Immunosuppressed individuals due to pathologic conditions (eg. HIV infection, hematologic malignancies, chronic renal failure) or therapeutic procedures (eg. organ transplantation, chemotherapy, immunosuppressive therapy with tumor necrosis factor α (TNF-α), therapy with systemic corticosteroids) are at high risk for reactivation of latent tuberculosis infection (LTBI), and require timely identification.
Laboratory diagnosis of LTBI is based on the blood test determining interferon-gamma (IFN-γ) released from effector T-lymphocytes (interferon-gamma release assay, IGRA) upon stimulation with M. tuberculosis specific peptides.
Two children with indeterminate results of IGRA are presented. They were free from congenital or acquired immunodeficiency disorders, as shown by their history data, clinical examination and laboratory findings.
Case 1: a 15-month-old male infant was referred for testing because of cough and febrile condition persisting for a week before admission. Status: febrile, eupneic, pale, tachycardia, serous nasal discharge, pharyngeal congestion, normal breath sounds over lungs on auscultation. Examination and test findings indicated the diagnosis of pneumonia.
Case 2: a 5.5-year-old female child was referred for testing due to persistent cough and subfebrile condition with serous nasal discharge for three days before admission. She was positive for contact with tuberculosis patient, as her uncle has been treated for microbiologically positive lung tuberculosis 3 years before. Examination and test findings indicated the diagnosis of lung tuberculosis.
As no indeterminate results were found on repeat IGRA, it was assumed that acute bacterial inflammation (acute pneumonia or tuberculosis), could produce the indeterminate results recorded on initial testing.

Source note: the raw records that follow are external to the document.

What follows belongs to an exercise in optimizing a design on an open flow for small area; a production flow would make more cautious choices.
In this exercise RTL edits were held to simulation tests only and were not proved equivalent to the original.
The flow treats the clock pin as an ideal source, which a real chip does not have.
No activity file was given, so power comes from the tool's default toggle rates.

==> flow/design.v <==
package rf_pkg;
  localparam int RF_DEPTH  = 32;
  localparam int RF_ADDR_W = 5;
  typedef logic [RF_ADDR_W-1:0] rf_addr_t;
endpackage
module rf_aoi222 (
  input  logic a1,
  input  logic a2,
  input  logic b1,
  input  logic b2,
  input  logic c1,
  input  logic c2,
  output logic y
);
  assign y = ~((a1 & a2) | (b1 & b2) | (c1 & c2));
endmodule
module rf_and2 (
  input  logic a,
  input  logic b,
  output logic y
);
  assign y = a & b;
endmodule
Source: an optimization exercise on an open RTL-to-GDS flow (aim: a short achievable clock period and few clock cycles). Production flows keep margins and buffers that such runs may drop. No run shown here included a check of the RTL's function; only the layout flow was run. No activity file was given, so power comes from the tool's default toggle rates.

$ cat run.sh
#!/bin/bash
# synth_recipe.tcl (not shown) runs the flow's synth.tcl, then flattens the netlist and writes it again
# the make line also repeats each setting of config.mk as NAME=value (left out here)
make -C /OpenROAD-flow-scripts/flow DESIGN_CONFIG=/design/flow/config.mk WORK_HOME=/design/flow/orfs CLKGATE_MAP_FILE= SYNTH_SCRIPT=/design/flow/synth_recipe.tcl finish
$ cat config.mk
export PLATFORM = sky130hd
export DESIGN_NAME = dcache
export DESIGN_NICKNAME = dcache
export VERILOG_FILES = /design/flow/design.v
export SDC_FILE = /design/flow/constraint.sdc
export NUM_CORES = 4
export LEC_CHECK = 0
export ABC_CLOCK_PERIOD_IN_PS = 3000
export CAP_MARGIN = 20
export CORE_MARGIN = 2
export CORE_UTILIZATION = 35
export PLACE_DENSITY = 0.45
export SLEW_MARGIN = 20
$ cat constraint.sdc
create_clock -name core_clock -period 12.0 [get_ports {clk_i}]
set_input_delay 2.4000 -clock core_clock [delete_from_list [all_inputs] [get_ports {clk_i}]]
set_output_delay 2.4000 -clock core_clock [all_outputs]
set_load 0.01 [all_outputs]
Optimization exercise on an open flow, not production practice.
RTL: at most simulated, not proved equivalent.
Power: default activity.

==> flow/design.v, too long to show whole: its modules and the start of the top module <==
// module issbc_ctrl: 206 lines
// module issbc_dp: 166 lines
// module issbc_csa: 464 lines
// module issbc_rowcfg: 28 lines
// module issbc_ycon: 43 lines
// module issbc_kfix: 20 lines
// module imu_sample_scale_bias_calibrate: 86 lines
module imu_sample_scale_bias_calibrate
(
  input  wire logic             clk,
  input  wire logic             rst_n,
  input  wire logic             cfg_we,
  input  wire logic [1:0]       cfg_index,
  input  wire logic [CNT_W-1:0] cfg_data,
  input  wire logic             in_valid,
  output logic                  in_ready,
  input  wire logic             in_mode,
  input  wire logic [7:0]       in_x_low_byte,
  input  wire logic [7:0]       in_x_high_byte,
  input  wire logic [7:0]       in_y_low_byte,
  input  wire logic [7:0]       in_y_high_byte,
  input  wire logic [7:0]       in_z_low_byte,
  input  wire logic [7:0]       in_z_high_byte,
  output logic                  out_valid,
  input  wire logic             out_ready,
  output logic                  out_source_kind,
  output logic signed [24:0]    out_x_value,
  output logic signed [24:0]    out_y_value,
  output logic signed [24:0]    out_z_value
);
  // ...
==> flow/run.sh <==
#!/bin/bash
# synth_recipe.tcl (not shown) runs the flow's synth.tcl, then flattens the netlist and writes it again
# the make line also repeats each setting of config.mk as NAME=value (left out here)
make -C /OpenROAD-flow-scripts/flow DESIGN_CONFIG=/design/flow/config.mk WORK_HOME=/design/flow/orfs CLKGATE_MAP_FILE= SYNTH_SCRIPT=/design/flow/synth_recipe.tcl finish
==> flow/config.mk <==
export PLATFORM = sky130hd
export DESIGN_NAME = imu_sample_scale_bias_calibrate
export DESIGN_NICKNAME = imu_sample_scale_bias_calibrate
export VERILOG_FILES = /design/flow/design.v
export SDC_FILE = /design/flow/constraint.sdc
export NUM_CORES = 4
export LEC_CHECK = 0
export CAP_MARGIN = 20
export CORE_MARGIN = 2
export CORE_UTILIZATION = 55
export CTS_BUF_LIST = sky130_fd_sc_hd__clkbuf_8
export CTS_CLUSTER_SIZE = 24
export SETUP_SLACK_MARGIN = 5
export SLEW_MARGIN = 20
==> flow/constraint.sdc <==
create_clock -name core_clock -period 9.0 [get_ports {clk}]
set_input_delay 1.8000 -clock core_clock [delete_from_list [all_inputs] [get_ports {clk}]]
set_output_delay 1.8000 -clock core_clock [all_outputs]
set_load 0.01 [all_outputs]
Background: an optimization exercise with open tools, aiming at small area and few clock cycles per item. Do not read the settings as production practice. RTL that was checked went through simulation tests only; none was proved equivalent to the original.

==> exp/delta: inputs <==
Design srgb_to_xy_chromaticity, start of the top module:
module srgb_to_xy_chromaticity #(
  parameter int COMPONENT_BITS  = 8,
  parameter int COORD_FRAC_BITS = 16
) (
  input  logic                      clk,
  input  logic                      rst,
  input  logic                      in_valid,
  output logic                      in_ready,
  input  logic [COMPONENT_BITS-1:0] red,
  input  logic [COMPONENT_BITS-1:0] green,
  input  logic [COMPONENT_BITS-1:0] blue,
  output logic                      out_valid,
  input  logic                      out_ready,
  output logic [srgbxy_pkg::OUT_W-1:0] chroma_x,
  output logic [srgbxy_pkg::OUT_W-1:0] chroma_y,
  output logic                      black_input
);
export LEC_CHECK = 0
export CAP_MARGIN = 20
export CORE_MARGIN = 2
export CORE_UTILIZATION = 50
export CTS_BUF_LIST = sky130_fd_sc_hd__clkbuf_4 sky130_fd_sc_hd__clkbuf_8
export CTS_CLUSTER_DIAMETER = 60
export CTS_CLUSTER_SIZE = 16
export GPL_TIMING_DRIVEN = 0
export SETUP_SLACK_MARGIN = 0.1
export SLEW_MARGIN = 20
export SYNTH_HIERARCHICAL = 1
create_clock -name core_clock -period 8.0 [get_ports {clk}]
run.sh (not shown) runs the stock make flow with config.mk's settings and CLKGATE_MAP_FILE= SYNTH_SCRIPT=/design/flow/synth_recipe.tcl, a recipe that flattens the netlist after the stock synthesis.
==> inputs of exp/sierra, as changes to exp/delta <==
--- a/flow/design.v
+++ b/flow/design.v
@@ -1183,36 +1183,47 @@
   assign _0531_ = code[6] ? _0520_ : _0530_;
   assign lin[0] = _0066_ ? _0509_ : _0531_;
   assign _0533_ = _0350_ & ~(_0308_);
   assign lin[15] = code[7] & ~(_0533_);
 endmodule
 module srgbxy_dcsa #(
-  parameter bit FIRST = 1'b0    
+  parameter bit FIRST = 1'b0,   
+  parameter bit LAST  = 1'b0    
 ) (
-  input  logic [40:0] a,
-  input  logic [40:0] b,
-  input  logic [37:0] tn,
+  input  logic [39:0] a,
+  input  logic [39:0] b,
+  input  logic [36:0] tn,
   input  logic [3:0]  q,       
-  output logic [40:0] s,
-  output logic [40:0] c
+  output logic [39:0] s,
+  output logic [39:0] c
 );
   logic        qpos;
-  logic [40:0] tn1, tn2, mag, op, co;
+  logic [39:0] tn1, tn2, op, co;
   assign qpos = q[3];
   assign tn1  = {3'b000, tn};
   assign tn2  = {2'b00, tn, 1'b0};
-  assign mag  = ({41{q[0]}} & tn1) | ({41{q[1]}} & tn2);
-  assign op   = mag ^ {41{qpos}};
+  for (genvar k = 0; k < 40; k++) begin : g_op
+    srgbxy_opbit u_op (.t1(tn1[k]), .t2(tn2[k]), .m1(q[0]), .m2(q[1]), .pos(qpos), .op(op[k]));
+  end
   if (FIRST) begin : g_first
-    srgbxy_csa #(.W(23)) u_csa (.a(a[22:0]), .b(b[22:0]), .c(op[22:0]), .s(s[22:0]), .co(co[22:0]));
-    srgbxy_hsa #(.W(18)) u_hsa (.a(a[40:23]), .c(op[40:23]), .s(s[40:23]), .co(co[40:23]));
-  end else begin : g_next
-    srgbxy_csa #(.W(39)) u_csa (.a(a[40:2]), .b(b[40:2]), .c(op[40:2]), .s(s[40:2]), .co(co[40:2]));
+    srgbxy_csa #(.W(22)) u_csa (.a(a[21:0]), .b(b[21:0]), .c(op[21:0]), .s(s[21:0]), .co(co[21:0]));
+    srgbxy_hsa #(.W(15)) u_hsa (.a(a[36:22]), .c(op[36:22]), .s(s[36:22]), .co(co[36:22]));
+    assign s[37]     = a[37] ^ op[37];
+    assign s[39:38]  = '0;
+    assign co[39:37] = '0;
+  end else if (!LAST) begin : g_mid
+    srgbxy_csa #(.W(35)) u_csa (.a(a[36:2]), .b(b[36:2]), .c(op[36:2]), .s(s[36:2]), .co(co[36:2]));
+    srgbxy_hsa #(.W(2)) u_hsa (.a(a[1:0]), .c(op[1:0]), .s(s[1:0]), .co(co[1:0]));
+    assign s[37]     = a[37] ^ b[37] ^ op[37];
+    assign s[39:38]  = '0;
+    assign co[39:37] = '0;
+  end else begin : g_last
+    srgbxy_csa #(.W(38)) u_csa (.a(a[39:2]), .b(b[39:2]), .c(op[39:2]), .s(s[39:2]), .co(co[39:2]));
     srgbxy_hsa #(.W(2)) u_hsa (.a(a[1:0]), .c(op[1:0]), .s(s[1:0]), .co(co[1:0]));
   end
-  assign c = {co[39:0], qpos};
+  assign c = {co[38:0], qpos};
 endmodule
 module srgbxy_sel (
   input  logic [6:0] a,
   input  logic [6:0] b,
   input  logic [2:0] i,
   output logic [3:0] q     
@@ -1309,12 +1320,22 @@
   assign ge0 = (i == 3'd0) ? (e >= -7'sd4) : i[2] ? (e >= -7'sd8) : (e >= -7'sd6);
   assign q[3] = ge1;
   assign q[2] = ~ge0;
   assign q[1] = ge2 | ~gem1;
   assign q[0] = (ge1 & ~ge2) | (gem1 & ~ge0);
 endmodule
+module srgbxy_opbit (
+  input  logic t1,
+  input  logic t2,
+  input  logic m1,
+  input  logic m2,
+  input  logic pos,
+  output logic op
+);
+  assign op = ((m1 & t1) | (m2 & t2)) ^ pos;
+endmodule
 module srgbxy_csa #(
   parameter int W = 8
 ) (
   input  logic [W-1:0] a,
   input  logic [W-1:0] b,
   input  logic [W-1:0] c,
@@ -2320,18 +2341,18 @@
   assign aa = {2'b00, l};
   assign bb = {1'b0, l, 1'b0};
   assign cc[0] = 1'b0;
   assign y = aa ^ bb ^ cc[17:0];
   assign cc[18:1] = (aa & bb) | (aa & cc[17:0]) | (bb & cc[17:0]);
 endmodule
-module srgbxy_sign41 (
-  input  logic [40:0] a,
-  input  logic [40:0] b,
+module srgbxy_sign40 (
+  input  logic [39:0] a,
+  input  logic [39:0] b,
   output logic y
 );
-  logic [40:0] aa, bb, g0, p0;
+  logic [39:0] aa, bb, g0, p0;
   assign aa = a;
   assign bb = b;
   assign g0 = aa & bb;
   assign p0 = aa ^ bb;
   logic g1_1, p1_1;
   assign g1_1 = g0[1] | (p0[1] & g0[0]);
@@ -2558,15 +2579,12 @@
   logic g4_30, p4_30;
   assign g4_30 = g3_30 | (p3_30 & g3_23);
   assign p4_30 = p3_30 & p3_23;
   logic g4_31, p4_31;
   assign g4_31 = g3_31 | (p3_31 & g3_23);
   assign p4_31 = p3_31 & p3_23;
-  logic g4_40, p4_40;
-  assign g4_40 = g0[40] | (p0[40] & g3_39);
-  assign p4_40 = p0[40] & p3_39;
   logic g5_16, p5_16;
   assign g5_16 = g0[16] | (p0[16] & g4_15);
   assign p5_16 = p0[16] & p4_15;
   logic g5_17, p5_17;
   assign g5_17 = g1_17 | (p1_17 & g4_15);
   assign p5_17 = p1_17 & p4_15;
@@ -2633,16 +2651,13 @@
   logic g6_38, p6_38;
   assign g6_38 = g3_38 | (p3_38 & g5_31);
   assign p6_38 = p3_38 & p5_31;
   logic g6_39, p6_39;
   assign g6_39 = g3_39 | (p3_39 & g5_31);
   assign p6_39 = p3_39 & p5_31;
-  logic g6_40, p6_40;
-  assign g6_40 = g4_40 | (p4_40 & g5_31);
-  assign p6_40 = p4_40 & p5_31;
-  assign y = p0[40] ^ g6_39;
+  assign y = p0[39] ^ g6_38;
 endmodule
 module srgbxy_qsum (
   input  logic [15:0] p,
   input  logic [15:0] n,
   output logic [15:0] y
 );
@@ -3963,41 +3978,41 @@
     else if (ts1[35]) s1 = 2'd2;
     else              s1 = 2'd3;
   end
   assign tn1 = ts1 << s1;
   assign xn1 = {xs1[39], xs1} << s1;
   assign yn1 = {ys1[39], ys1} << s1;
-  logic [40:0] r2_x, r2_y;
-  logic [36:0] r2_t;
+  logic [39:0] r2_x, r2_y;
+  logic [35:0] r2_t;
   logic        r2_blk, r2_v, r2_head;
   logic [23:0] r2_pix;
   always_ff @(posedge clk) begin
-    r2_x    <= xn1;
-    r2_y    <= yn1;
-    r2_t    <= tn1[36:0];
+    r2_x    <= xn1[40:1];
+    r2_y    <= yn1[40:1];
+    r2_t    <= tn1[36:1];
     r2_blk  <= r1_blk;
     r2_pix  <= r1_pix;
     r2_head <= r1_head;
   end
   always_ff @(posedge clk) begin
     if (rst) r2_v <= 1'b0;
     else     r2_v <= r1_v;
   end
   localparam logic [7:0] REG_SEL = 8'b0101_0100;
   localparam logic [7:0] REG_CSA = 8'b0000_0000;
   for (genvar j = 0; j <= 8; j++) begin : g_pt
-    logic [40:0] sx, cx, sy, cy;    
-    logic [36:0] tn;                
+    logic [39:0] sx, cx, sy, cy;    
+    logic [35:0] tn;                
     logic [23:0] dx, dy;            
     logic        blk, v, head;
     logic [23:0] pix;
   end
   for (genvar j = 0; j < 8; j++) begin : g_md
-    logic [40:0] ax, bx, ay, by;    
+    logic [39:0] ax, bx, ay, by;    
     logic [3:0]  qx, qy;            
-    logic [36:0] tn;
+    logic [35:0] tn;
     logic [23:0] dx, dy;            
     logic        blk, v, head;
     logic [23:0] pix;
   end
   assign g_pt[0].sx   = r2_x;
   assign g_pt[0].cx   = '0;
@@ -4009,33 +4024,33 @@
   assign g_pt[0].blk  = r2_blk;
   assign g_pt[0].v    = r2_v;
   assign g_pt[0].head = r2_head;
   assign g_pt[0].pix  = r2_pix;
   for (genvar j = 0; j < 8; j++) begin : g_step
     logic [1:0]  inj;
-    logic [37:0] tn, tnm;
-    logic [40:0] ax, bx, ay, by;
-    logic [40:0] sx, cx, sy, cy;
+    logic [36:0] tn, tnm;
+    logic [39:0] ax, bx, ay, by;
+    logic [39:0] sx, cx, sy, cy;
     logic [3:0]  qx, qy;
     logic [23:0] dx, dy;
     assign tn  = {1'b1, g_pt[j].tn};
     assign inj = tn[16-2*j -: 2];
     if (j == 0) begin : g_first
       assign ax = g_pt[0].sx;
-      assign bx = {18'd0, tn[37:17], inj};
+      assign bx = {18'd0, tn[36:17], inj};
       assign ay = g_pt[0].sy;
-      assign by = {18'd0, tn[37:17], inj};
-      srgbxy_sel0 u_sx (.a(ax[40:34]), .i(tn[36:34]), .q(qx));
-      srgbxy_sel0 u_sy (.a(ay[40:34]), .i(tn[36:34]), .q(qy));
+      assign by = {18'd0, tn[36:17], inj};
+      srgbxy_sel0 u_sx (.a(ax[39:33]), .i(tn[35:33]), .q(qx));
+      srgbxy_sel0 u_sy (.a(ay[39:33]), .i(tn[35:33]), .q(qy));
     end else begin : g_next
-      assign ax = {g_pt[j].sx[38:0], inj};
-      assign bx = {g_pt[j].cx[38:0], 2'b00};
-      assign ay = {g_pt[j].sy[38:0], inj};
-      assign by = {g_pt[j].cy[38:0], 2'b00};
-      srgbxy_sel u_sx (.a(ax[40:34]), .b(bx[40:34]), .i(tn[36:34]), .q(qx));
-      srgbxy_sel u_sy (.a(ay[40:34]), .b(by[40:34]), .i(tn[36:34]), .q(qy));
+      assign ax = {g_pt[j].sx[37:0], inj};
+      assign bx = {g_pt[j].cx[37:0], 2'b00};
+      assign ay = {g_pt[j].sy[37:0], inj};
+      assign by = {g_pt[j].cy[37:0], 2'b00};
+      srgbxy_sel u_sx (.a(ax[39:33]), .b(bx[39:33]), .i(tn[35:33]), .q(qx));
+      srgbxy_sel u_sy (.a(ay[39:33]), .b(by[39:33]), .i(tn[35:33]), .q(qy));
     end
     always_comb begin
       dx = g_pt[j].dx;
       dy = g_pt[j].dy;
       dx[3*(7-j) +: 3] = qx[2:0];
       dy[3*(7-j) +: 3] = qy[2:0];
@@ -4072,15 +4087,15 @@
       assign g_md[j].blk  = g_pt[j].blk;
       assign g_md[j].v    = g_pt[j].v;
       assign g_md[j].head = g_pt[j].head;
       assign g_md[j].pix  = g_pt[j].pix;
     end
     assign tnm = {1'b1, g_md[j].tn};
-    srgbxy_dcsa #(.FIRST(j == 0)) u_x (.a(g_md[j].ax), .b(g_md[j].bx), .tn(tnm), .q(g_md[j].qx),
+    srgbxy_dcsa #(.FIRST(j == 0), .LAST(j == 7)) u_x (.a(g_md[j].ax), .b(g_md[j].bx), .tn(tnm), .q(g_md[j].qx),
                                        .s(sx), .c(cx));
-    srgbxy_dcsa #(.FIRST(j == 0)) u_y (.a(g_md[j].ay), .b(g_md[j].by), .tn(tnm), .q(g_md[j].qy),
+    srgbxy_dcsa #(.FIRST(j == 0), .LAST(j == 7)) u_y (.a(g_md[j].ay), .b(g_md[j].by), .tn(tnm), .q(g_md[j].qy),
                                        .s(sy), .c(cy));
     if (REG_CSA[j]) begin : g_rc
       always_ff @(posedge clk) begin
         g_pt[j+1].sx   <= sx;
         g_pt[j+1].cx   <= cx;
         g_pt[j+1].sy   <= sy;
@@ -4109,14 +4124,14 @@
       assign g_pt[j+1].head = g_md[j].head;
       assign g_pt[j+1].pix  = g_md[j].pix;
     end
   end
   logic        negx, negy;
   logic [15:0] px, nx_, py, ny_, qx, qy;
-  srgbxy_sign41 u_sgn_x (.a(g_pt[8].sx), .b(g_pt[8].cx), .y(negx));
-  srgbxy_sign41 u_sgn_y (.a(g_pt[8].sy), .b(g_pt[8].cy), .y(negy));
+  srgbxy_sign40 u_sgn_x (.a(g_pt[8].sx), .b(g_pt[8].cx), .y(negx));
+  srgbxy_sign40 u_sgn_y (.a(g_pt[8].sy), .b(g_pt[8].cy), .y(negy));
   always_comb begin
     for (int k = 0; k < 8; k++) begin
       px[2*k +: 2]  = g_pt[8].dx[3*k+2] ? 2'b00 : g_pt[8].dx[3*k +: 2];
       nx_[2*k +: 2] = g_pt[8].dx[3*k+2] ? g_pt[8].dx[3*k +: 2] : 2'b00;
       py[2*k +: 2]  = g_pt[8].dy[3*k+2] ? 2'b00 : g_pt[8].dy[3*k +: 2];
       ny_[2*k +: 2] = g_pt[8].dy[3*k+2] ? g_pt[8].dy[3*k +: 2] : 2'b00;
==> notes.md <==
Between exp/sierra and exp/delta, the lower hold slack is in exp/sierra (gap 19 ps).
Between exp/delta and exp/sierra, the lower wire length is in exp/sierra (gap 3.8%, measured against exp/sierra).
In exp/sierra the first-iteration DRC count is smaller than in exp/delta, by about 0.4%.
In exp/sierra the clock skew is higher than in exp/delta, by 8.6 ps.
Of exp/sierra and exp/delta, exp/delta has the higher sequential share of layout area (gap 0.29 points).
Of exp/sierra and exp/delta, exp/delta has the higher global-route usage (gap 0.63 points).
In exp/sierra the maximum frequency is larger than in exp/delta, by 0.65%.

In acute inflammation IGRA should be delayed.
 
Ex vivo determination of IFN-γ in health care workers
 
Slavica Dodig1, Renata Zrinski Topić1, Jadranka Živčić1, Ivan Pavić2
 
1Department of Clinical Laboratory Diagnosis, Srebrnjak Children's Hospital, Zagreb, Croatia
2Department for Pulmology, Allergology and Clinical Immunology, Children's Hospital Zagreb, Zagreb, Croatia
 
 
Detection and follow-up the blood test determining interferon-gamma (IFN-γ) released from effector T-lymphocytes (interferon-gamma release assay, IGRA) upon stimulation with M. tuberculosis specific peptides should be performed in subjects at an increased risk of M. tuberculosis infection such as health care workers (HCW) in chest hospital and immunocompromised subjects.
Two cases of HCW with type 1 diabetes mellitus (T1DM) and positive anti-thyroglobulin (anti-Tg) autoantibodies, respectively, are presented.
Case 1: a 46 year-old female HCW who has been having T1DM for 20 years underwent routine screening for Latent tuberculosis infection (LTBI). She was not acutely ill, she had normal body temperature, was eupneic and lung auscultation show normal breathing. Tuberculin skin test (TST) was negative and IGRA was positive (4.7 kIU/L). Positive IGRA indicated the LTBI, while TST result was false negative. Antituberculosis prophilaxis was not used.
Case 2: a 57 year-old clinically healthy female was included in an annual screeding for LTBI. Initial testing showed positive TST and IGRA (5.2 kIU/L) and elevated levels of anti-Tg (86.4 kIU/L). She was free from acute disease, afebrile, eupneic, with normal breath sounds on auscultation. One year later IGRA was still positive. Antituberculosis prophilaxis was not used. 

Although isoniazid prophylaxis was not used in these subjects, tuberculosis did not develop during the 4-year follow-up period.